§ TRY IT: Among these records, which lines include "after"? Copy them out.

§ SUPPLIED DATA:
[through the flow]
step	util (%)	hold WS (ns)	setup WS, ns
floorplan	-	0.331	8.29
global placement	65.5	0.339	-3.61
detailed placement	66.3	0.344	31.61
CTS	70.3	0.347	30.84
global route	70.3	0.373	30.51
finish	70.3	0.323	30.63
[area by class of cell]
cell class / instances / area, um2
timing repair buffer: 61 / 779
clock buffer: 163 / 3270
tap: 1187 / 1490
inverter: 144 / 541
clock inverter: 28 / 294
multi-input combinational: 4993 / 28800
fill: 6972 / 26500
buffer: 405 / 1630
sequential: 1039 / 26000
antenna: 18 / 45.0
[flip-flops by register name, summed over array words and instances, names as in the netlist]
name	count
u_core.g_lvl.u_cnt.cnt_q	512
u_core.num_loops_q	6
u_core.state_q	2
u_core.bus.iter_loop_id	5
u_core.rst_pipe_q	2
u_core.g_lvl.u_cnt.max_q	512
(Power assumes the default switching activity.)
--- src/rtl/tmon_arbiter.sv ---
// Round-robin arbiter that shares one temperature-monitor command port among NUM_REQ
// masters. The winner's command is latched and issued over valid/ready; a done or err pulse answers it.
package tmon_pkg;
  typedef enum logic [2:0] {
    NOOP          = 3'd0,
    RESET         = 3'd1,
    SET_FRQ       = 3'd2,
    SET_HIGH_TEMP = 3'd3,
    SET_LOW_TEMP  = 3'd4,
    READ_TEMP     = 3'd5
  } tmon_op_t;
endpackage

...

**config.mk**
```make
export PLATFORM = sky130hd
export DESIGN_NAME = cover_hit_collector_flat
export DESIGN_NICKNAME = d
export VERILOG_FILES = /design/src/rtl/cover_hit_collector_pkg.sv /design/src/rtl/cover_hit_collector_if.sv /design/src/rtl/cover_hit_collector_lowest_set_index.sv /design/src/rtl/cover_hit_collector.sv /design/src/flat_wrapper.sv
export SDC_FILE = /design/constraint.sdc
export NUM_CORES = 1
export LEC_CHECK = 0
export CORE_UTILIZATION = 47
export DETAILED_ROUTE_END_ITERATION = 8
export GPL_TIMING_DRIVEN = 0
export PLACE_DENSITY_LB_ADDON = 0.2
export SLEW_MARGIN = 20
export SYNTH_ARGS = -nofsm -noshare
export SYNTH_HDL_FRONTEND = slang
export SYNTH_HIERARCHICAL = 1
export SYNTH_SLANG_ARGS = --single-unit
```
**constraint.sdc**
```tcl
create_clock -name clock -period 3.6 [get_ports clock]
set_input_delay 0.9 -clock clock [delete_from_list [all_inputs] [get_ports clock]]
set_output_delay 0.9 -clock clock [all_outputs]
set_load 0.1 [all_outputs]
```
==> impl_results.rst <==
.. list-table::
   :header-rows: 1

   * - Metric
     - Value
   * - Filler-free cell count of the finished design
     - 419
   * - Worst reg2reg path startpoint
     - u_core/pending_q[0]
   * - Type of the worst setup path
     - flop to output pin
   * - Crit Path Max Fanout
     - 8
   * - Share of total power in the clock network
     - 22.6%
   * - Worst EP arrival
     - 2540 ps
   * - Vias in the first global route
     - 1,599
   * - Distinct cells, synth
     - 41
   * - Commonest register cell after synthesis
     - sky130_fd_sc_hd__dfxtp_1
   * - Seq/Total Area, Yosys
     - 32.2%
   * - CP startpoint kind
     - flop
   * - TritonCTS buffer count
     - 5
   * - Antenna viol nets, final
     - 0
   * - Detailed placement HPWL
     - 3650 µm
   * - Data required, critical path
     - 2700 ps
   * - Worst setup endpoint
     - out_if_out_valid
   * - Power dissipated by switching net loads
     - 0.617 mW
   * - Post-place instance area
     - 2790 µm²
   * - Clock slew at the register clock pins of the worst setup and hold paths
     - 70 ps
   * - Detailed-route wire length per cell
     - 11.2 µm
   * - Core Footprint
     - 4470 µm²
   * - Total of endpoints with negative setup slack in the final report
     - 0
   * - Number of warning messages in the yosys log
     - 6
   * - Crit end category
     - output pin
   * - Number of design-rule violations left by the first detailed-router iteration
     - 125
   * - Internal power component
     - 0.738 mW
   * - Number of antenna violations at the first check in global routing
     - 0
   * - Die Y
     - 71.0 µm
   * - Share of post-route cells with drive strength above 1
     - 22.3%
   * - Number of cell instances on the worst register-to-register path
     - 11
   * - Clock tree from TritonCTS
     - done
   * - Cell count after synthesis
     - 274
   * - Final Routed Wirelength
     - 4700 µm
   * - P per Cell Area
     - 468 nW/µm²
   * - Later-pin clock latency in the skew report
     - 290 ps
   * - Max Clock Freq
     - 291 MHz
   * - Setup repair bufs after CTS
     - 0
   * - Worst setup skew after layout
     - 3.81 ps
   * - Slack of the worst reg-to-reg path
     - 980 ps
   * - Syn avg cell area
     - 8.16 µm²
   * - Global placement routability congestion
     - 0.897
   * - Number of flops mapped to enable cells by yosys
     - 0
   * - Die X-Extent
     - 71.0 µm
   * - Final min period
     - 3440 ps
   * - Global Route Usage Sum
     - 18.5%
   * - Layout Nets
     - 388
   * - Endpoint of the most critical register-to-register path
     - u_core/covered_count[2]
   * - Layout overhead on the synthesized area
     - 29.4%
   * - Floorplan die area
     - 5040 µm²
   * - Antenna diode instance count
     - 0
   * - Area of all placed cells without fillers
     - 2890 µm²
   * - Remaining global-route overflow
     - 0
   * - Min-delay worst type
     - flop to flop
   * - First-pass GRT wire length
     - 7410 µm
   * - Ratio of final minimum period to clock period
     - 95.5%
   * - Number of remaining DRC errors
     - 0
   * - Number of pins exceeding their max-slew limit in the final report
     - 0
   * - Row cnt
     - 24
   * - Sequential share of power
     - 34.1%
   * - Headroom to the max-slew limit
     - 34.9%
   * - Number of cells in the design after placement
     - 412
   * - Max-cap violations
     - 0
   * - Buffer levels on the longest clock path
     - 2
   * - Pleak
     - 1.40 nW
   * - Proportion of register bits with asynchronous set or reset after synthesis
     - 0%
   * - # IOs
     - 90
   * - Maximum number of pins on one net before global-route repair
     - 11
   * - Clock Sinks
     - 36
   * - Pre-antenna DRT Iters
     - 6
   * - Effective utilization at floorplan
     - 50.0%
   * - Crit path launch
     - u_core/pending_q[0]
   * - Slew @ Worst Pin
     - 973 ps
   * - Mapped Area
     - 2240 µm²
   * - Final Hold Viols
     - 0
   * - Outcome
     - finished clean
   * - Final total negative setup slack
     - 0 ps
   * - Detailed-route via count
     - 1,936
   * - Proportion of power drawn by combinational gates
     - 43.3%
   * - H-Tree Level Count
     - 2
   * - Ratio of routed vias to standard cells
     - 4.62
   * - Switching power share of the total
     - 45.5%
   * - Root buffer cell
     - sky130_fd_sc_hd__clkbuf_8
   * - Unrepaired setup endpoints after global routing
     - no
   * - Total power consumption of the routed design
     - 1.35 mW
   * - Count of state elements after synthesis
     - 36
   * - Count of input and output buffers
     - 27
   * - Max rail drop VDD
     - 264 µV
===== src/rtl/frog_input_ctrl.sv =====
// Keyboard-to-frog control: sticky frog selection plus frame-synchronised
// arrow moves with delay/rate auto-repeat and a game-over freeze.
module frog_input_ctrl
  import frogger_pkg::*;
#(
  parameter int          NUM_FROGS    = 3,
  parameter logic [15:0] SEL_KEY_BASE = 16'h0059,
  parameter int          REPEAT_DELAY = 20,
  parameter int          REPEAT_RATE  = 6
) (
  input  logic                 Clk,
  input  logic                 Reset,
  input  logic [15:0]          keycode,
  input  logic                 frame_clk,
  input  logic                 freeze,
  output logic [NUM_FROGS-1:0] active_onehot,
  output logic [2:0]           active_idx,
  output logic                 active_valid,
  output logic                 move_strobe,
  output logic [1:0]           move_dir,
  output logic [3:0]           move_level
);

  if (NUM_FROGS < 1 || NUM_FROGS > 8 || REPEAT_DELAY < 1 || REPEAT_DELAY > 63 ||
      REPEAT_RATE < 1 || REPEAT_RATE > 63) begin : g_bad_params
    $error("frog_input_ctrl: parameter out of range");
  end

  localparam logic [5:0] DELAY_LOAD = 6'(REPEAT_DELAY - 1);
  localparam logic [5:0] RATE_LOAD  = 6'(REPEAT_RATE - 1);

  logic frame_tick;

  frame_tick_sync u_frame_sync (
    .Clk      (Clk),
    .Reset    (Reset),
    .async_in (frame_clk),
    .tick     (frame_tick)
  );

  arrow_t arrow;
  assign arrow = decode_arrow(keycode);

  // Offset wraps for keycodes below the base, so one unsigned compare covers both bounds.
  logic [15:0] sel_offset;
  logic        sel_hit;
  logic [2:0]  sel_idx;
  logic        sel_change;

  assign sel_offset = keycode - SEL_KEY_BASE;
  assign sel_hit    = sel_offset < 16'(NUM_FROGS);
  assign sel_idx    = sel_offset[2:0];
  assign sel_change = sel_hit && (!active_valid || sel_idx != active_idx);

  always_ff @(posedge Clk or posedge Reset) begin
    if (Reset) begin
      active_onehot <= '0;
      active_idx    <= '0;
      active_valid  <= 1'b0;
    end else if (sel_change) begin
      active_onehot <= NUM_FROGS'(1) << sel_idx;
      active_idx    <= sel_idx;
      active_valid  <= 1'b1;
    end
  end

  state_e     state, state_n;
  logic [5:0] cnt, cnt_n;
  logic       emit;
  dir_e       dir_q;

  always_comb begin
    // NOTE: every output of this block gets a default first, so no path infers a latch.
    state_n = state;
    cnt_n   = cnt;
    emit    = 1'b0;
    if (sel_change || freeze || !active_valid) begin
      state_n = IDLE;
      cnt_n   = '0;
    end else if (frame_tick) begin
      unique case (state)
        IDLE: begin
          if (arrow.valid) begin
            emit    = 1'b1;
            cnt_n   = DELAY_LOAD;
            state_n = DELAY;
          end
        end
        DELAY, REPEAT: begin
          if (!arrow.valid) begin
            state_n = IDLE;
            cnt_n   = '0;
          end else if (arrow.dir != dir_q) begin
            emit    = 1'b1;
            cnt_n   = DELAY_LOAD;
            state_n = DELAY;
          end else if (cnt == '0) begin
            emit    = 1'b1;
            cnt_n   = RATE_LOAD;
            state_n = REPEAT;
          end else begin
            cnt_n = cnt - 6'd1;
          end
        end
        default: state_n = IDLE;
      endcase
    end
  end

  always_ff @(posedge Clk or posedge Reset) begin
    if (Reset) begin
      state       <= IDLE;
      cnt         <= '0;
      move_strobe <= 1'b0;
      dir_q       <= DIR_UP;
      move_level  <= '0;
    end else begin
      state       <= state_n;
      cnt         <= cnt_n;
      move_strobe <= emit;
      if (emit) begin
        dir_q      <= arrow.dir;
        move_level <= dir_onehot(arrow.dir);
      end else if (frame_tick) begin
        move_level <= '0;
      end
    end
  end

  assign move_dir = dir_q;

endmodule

---

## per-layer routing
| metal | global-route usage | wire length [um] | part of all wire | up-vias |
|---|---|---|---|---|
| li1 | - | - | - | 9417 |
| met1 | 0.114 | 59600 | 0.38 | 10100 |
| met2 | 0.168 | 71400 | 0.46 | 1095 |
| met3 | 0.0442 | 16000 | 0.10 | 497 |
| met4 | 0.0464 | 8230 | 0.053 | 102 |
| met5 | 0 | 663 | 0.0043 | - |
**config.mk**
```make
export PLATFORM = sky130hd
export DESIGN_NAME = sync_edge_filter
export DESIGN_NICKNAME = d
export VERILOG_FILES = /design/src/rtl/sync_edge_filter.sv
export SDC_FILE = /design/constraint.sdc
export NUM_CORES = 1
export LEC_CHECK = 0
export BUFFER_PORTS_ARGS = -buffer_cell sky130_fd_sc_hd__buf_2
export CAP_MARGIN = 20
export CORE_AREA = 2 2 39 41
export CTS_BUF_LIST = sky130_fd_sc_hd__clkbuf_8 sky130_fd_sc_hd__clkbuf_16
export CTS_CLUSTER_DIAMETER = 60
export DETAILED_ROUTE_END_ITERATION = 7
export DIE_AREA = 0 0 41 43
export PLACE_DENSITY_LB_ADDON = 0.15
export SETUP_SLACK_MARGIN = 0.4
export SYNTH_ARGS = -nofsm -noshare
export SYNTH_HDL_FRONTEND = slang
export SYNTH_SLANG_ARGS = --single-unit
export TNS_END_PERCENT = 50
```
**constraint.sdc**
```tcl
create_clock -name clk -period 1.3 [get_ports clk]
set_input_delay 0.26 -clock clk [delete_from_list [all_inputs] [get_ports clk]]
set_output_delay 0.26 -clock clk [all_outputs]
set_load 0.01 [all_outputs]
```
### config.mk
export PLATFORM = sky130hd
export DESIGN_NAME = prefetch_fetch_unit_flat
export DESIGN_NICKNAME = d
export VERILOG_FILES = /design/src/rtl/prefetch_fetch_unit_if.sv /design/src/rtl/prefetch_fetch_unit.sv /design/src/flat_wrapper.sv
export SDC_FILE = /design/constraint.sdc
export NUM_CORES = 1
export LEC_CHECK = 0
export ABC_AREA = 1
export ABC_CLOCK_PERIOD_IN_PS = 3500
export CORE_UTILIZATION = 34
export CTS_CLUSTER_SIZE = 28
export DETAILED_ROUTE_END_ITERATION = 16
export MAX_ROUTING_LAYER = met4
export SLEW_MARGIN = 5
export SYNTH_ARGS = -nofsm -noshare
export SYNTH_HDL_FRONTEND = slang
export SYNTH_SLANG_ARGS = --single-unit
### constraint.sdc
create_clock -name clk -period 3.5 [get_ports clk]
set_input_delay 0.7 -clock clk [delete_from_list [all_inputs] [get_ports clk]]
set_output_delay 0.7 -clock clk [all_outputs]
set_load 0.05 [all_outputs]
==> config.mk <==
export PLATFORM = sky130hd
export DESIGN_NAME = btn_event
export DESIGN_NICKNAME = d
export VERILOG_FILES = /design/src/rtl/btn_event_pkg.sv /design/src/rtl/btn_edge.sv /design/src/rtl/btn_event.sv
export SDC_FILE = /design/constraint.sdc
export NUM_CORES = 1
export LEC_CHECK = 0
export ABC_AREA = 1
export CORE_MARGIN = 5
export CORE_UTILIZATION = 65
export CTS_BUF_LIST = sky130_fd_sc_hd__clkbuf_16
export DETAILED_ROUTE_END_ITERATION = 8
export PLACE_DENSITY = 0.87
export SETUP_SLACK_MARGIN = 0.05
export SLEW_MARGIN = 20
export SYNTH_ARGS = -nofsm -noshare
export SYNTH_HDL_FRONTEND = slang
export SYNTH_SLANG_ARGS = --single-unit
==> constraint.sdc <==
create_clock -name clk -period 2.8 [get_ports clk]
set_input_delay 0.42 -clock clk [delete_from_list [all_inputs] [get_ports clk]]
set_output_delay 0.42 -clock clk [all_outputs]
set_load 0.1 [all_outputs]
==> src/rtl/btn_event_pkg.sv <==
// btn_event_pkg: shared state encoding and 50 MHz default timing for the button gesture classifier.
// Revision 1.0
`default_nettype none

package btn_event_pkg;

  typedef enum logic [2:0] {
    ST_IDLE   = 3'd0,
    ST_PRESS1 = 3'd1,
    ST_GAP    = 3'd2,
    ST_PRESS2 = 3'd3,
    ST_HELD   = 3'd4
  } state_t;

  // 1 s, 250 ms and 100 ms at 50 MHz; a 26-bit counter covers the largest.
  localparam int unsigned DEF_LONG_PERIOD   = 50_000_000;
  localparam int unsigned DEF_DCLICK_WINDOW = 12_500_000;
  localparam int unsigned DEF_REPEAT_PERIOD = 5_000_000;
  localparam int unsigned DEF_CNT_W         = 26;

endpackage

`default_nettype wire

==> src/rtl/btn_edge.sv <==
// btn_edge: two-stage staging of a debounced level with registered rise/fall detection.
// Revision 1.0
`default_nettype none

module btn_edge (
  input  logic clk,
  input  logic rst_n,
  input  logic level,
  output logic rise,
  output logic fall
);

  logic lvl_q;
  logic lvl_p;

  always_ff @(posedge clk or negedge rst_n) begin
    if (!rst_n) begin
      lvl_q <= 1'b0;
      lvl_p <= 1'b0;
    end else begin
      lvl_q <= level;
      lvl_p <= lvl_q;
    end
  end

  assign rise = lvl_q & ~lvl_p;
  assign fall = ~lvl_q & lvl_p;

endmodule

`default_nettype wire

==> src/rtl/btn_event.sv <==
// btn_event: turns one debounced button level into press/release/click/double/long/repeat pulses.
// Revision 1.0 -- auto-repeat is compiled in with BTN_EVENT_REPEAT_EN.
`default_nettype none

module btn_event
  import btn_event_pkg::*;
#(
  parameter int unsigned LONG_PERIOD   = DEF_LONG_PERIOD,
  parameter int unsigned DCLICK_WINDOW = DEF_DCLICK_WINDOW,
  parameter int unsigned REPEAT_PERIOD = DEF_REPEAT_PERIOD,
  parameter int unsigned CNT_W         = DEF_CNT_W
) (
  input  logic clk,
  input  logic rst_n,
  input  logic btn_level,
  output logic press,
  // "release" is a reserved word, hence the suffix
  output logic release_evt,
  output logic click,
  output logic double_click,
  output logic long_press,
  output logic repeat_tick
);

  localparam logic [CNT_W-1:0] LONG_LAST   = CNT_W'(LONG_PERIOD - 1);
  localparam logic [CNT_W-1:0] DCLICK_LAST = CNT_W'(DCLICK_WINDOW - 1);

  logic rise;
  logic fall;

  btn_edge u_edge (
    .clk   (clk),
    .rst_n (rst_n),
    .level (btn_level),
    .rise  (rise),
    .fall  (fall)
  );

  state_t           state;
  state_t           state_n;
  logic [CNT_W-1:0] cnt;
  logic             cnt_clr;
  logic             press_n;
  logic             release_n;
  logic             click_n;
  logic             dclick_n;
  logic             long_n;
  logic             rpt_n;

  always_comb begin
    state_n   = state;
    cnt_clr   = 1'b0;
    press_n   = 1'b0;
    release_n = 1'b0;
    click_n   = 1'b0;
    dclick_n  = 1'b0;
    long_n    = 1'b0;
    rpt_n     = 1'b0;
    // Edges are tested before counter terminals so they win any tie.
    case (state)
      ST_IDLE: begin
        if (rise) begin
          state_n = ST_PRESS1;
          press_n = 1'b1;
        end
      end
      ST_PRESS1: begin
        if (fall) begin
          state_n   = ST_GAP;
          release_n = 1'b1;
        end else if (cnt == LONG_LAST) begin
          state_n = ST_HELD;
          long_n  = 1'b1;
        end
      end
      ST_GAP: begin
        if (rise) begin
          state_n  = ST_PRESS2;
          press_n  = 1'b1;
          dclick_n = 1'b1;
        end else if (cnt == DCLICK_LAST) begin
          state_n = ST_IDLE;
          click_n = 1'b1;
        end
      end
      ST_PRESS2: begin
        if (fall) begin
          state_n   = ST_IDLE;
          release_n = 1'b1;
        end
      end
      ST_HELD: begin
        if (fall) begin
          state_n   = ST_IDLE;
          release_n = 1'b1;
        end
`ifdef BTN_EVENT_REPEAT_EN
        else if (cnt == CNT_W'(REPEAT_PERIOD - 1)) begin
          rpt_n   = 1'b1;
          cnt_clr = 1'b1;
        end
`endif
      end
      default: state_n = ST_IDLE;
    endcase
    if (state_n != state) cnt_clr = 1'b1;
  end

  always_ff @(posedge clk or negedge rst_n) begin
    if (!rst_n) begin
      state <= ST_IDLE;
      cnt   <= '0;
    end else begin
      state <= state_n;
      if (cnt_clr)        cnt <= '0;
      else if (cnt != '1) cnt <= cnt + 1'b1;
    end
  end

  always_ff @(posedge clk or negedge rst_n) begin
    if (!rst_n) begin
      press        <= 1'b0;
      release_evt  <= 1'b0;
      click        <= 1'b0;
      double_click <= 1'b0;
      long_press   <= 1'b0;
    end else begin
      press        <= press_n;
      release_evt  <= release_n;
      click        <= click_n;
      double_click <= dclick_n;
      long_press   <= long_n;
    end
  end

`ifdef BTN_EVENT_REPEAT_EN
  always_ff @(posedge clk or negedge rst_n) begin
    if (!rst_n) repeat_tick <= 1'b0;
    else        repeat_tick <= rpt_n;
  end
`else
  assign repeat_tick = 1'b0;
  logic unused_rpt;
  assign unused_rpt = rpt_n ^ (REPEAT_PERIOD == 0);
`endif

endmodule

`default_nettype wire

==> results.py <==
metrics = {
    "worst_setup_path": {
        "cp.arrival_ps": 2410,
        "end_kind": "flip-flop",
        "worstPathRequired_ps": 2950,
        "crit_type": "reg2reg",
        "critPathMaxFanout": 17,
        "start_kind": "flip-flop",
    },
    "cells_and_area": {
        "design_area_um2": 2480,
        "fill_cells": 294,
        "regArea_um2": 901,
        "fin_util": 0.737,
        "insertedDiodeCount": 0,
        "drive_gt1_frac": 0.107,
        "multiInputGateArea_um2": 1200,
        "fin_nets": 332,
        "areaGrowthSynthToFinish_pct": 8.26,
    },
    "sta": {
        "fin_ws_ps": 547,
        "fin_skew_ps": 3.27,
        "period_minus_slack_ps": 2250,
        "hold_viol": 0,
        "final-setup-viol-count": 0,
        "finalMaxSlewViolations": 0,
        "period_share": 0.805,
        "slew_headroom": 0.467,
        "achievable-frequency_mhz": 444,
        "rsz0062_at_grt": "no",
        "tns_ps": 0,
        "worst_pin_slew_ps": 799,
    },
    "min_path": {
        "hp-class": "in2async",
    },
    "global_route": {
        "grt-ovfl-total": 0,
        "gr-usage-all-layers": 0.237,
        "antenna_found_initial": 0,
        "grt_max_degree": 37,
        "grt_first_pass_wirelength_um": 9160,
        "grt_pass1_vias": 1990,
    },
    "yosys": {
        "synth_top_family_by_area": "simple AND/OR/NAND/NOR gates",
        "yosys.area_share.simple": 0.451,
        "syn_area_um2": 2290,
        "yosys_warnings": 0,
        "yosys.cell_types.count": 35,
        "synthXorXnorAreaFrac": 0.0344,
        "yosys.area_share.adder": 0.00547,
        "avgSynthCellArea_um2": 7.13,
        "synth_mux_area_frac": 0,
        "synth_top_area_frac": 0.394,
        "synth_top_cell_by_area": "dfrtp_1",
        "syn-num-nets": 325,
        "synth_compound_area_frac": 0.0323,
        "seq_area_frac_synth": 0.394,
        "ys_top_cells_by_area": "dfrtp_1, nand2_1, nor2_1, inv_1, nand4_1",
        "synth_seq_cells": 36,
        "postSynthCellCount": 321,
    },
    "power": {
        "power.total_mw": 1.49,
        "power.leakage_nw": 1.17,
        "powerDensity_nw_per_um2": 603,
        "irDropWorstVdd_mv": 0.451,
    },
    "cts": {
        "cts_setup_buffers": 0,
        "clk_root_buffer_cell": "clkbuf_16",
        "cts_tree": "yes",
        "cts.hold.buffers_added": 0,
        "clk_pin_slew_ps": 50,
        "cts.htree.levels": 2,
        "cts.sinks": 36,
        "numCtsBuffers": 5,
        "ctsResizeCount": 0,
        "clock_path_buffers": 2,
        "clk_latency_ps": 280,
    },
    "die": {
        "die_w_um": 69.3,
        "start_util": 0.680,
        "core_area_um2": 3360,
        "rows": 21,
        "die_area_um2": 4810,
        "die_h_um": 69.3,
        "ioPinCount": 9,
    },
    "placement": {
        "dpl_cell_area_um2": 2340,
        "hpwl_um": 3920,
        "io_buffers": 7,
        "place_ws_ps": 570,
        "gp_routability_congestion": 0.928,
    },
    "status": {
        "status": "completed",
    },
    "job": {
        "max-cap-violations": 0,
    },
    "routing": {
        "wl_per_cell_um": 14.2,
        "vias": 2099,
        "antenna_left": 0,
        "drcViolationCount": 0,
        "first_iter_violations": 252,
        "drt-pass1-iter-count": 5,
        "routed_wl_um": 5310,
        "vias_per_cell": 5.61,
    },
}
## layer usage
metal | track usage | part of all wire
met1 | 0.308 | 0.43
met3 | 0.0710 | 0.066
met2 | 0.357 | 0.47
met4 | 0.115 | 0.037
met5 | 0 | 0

§ EXERCISE RESPONSE:
   * - Commonest register cell after synthesis
   * - Cell count after synthesis
   * - Setup repair bufs after CTS
   * - Worst setup skew after layout
   * - Number of cells in the design after placement
   * - Proportion of register bits with asynchronous set or reset after synthesis
   * - Unrepaired setup endpoints after global routing
   * - Count of state elements after synthesis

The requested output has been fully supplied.